[Entries shown]

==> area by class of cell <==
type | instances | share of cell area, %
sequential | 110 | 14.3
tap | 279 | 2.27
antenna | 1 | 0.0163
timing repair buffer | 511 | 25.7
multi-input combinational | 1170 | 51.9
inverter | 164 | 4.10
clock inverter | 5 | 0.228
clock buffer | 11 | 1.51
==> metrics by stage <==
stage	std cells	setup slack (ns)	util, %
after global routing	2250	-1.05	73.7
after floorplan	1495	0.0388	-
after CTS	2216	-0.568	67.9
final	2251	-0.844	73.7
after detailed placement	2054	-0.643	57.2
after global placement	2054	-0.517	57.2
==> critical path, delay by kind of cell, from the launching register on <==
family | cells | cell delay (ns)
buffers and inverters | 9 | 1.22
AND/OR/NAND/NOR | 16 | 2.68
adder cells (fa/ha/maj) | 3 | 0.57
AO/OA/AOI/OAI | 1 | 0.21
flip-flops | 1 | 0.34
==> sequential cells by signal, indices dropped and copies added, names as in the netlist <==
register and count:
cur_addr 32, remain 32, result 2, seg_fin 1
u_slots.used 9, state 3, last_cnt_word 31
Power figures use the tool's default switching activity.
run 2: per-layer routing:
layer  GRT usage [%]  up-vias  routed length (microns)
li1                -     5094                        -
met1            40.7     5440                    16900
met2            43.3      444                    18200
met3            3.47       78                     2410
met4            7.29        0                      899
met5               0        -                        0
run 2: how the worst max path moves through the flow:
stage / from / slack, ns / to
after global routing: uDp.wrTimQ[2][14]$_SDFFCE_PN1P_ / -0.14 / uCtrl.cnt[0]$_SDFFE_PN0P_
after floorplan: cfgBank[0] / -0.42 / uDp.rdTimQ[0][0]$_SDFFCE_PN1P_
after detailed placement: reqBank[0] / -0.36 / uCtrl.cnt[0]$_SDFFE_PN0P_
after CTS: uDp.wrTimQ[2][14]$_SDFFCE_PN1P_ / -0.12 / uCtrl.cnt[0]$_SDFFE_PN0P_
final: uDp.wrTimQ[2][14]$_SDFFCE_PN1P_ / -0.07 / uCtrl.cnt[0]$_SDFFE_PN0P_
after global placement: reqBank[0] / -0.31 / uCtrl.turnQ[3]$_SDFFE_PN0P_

[/Entries shown]

### What is being asked
The lines to reproduce run from the one containing "final: uDp.wrTimQ[2][14]$_SDFFCE_PN1P_ /" to the last line of the listing; print them exactly, including both ends.

### Result of the task
final: uDp.wrTimQ[2][14]$_SDFFCE_PN1P_ / -0.07 / uCtrl.cnt[0]$_SDFFE_PN0P_
after global placement: reqBank[0] / -0.31 / uCtrl.turnQ[3]$_SDFFE_PN0P_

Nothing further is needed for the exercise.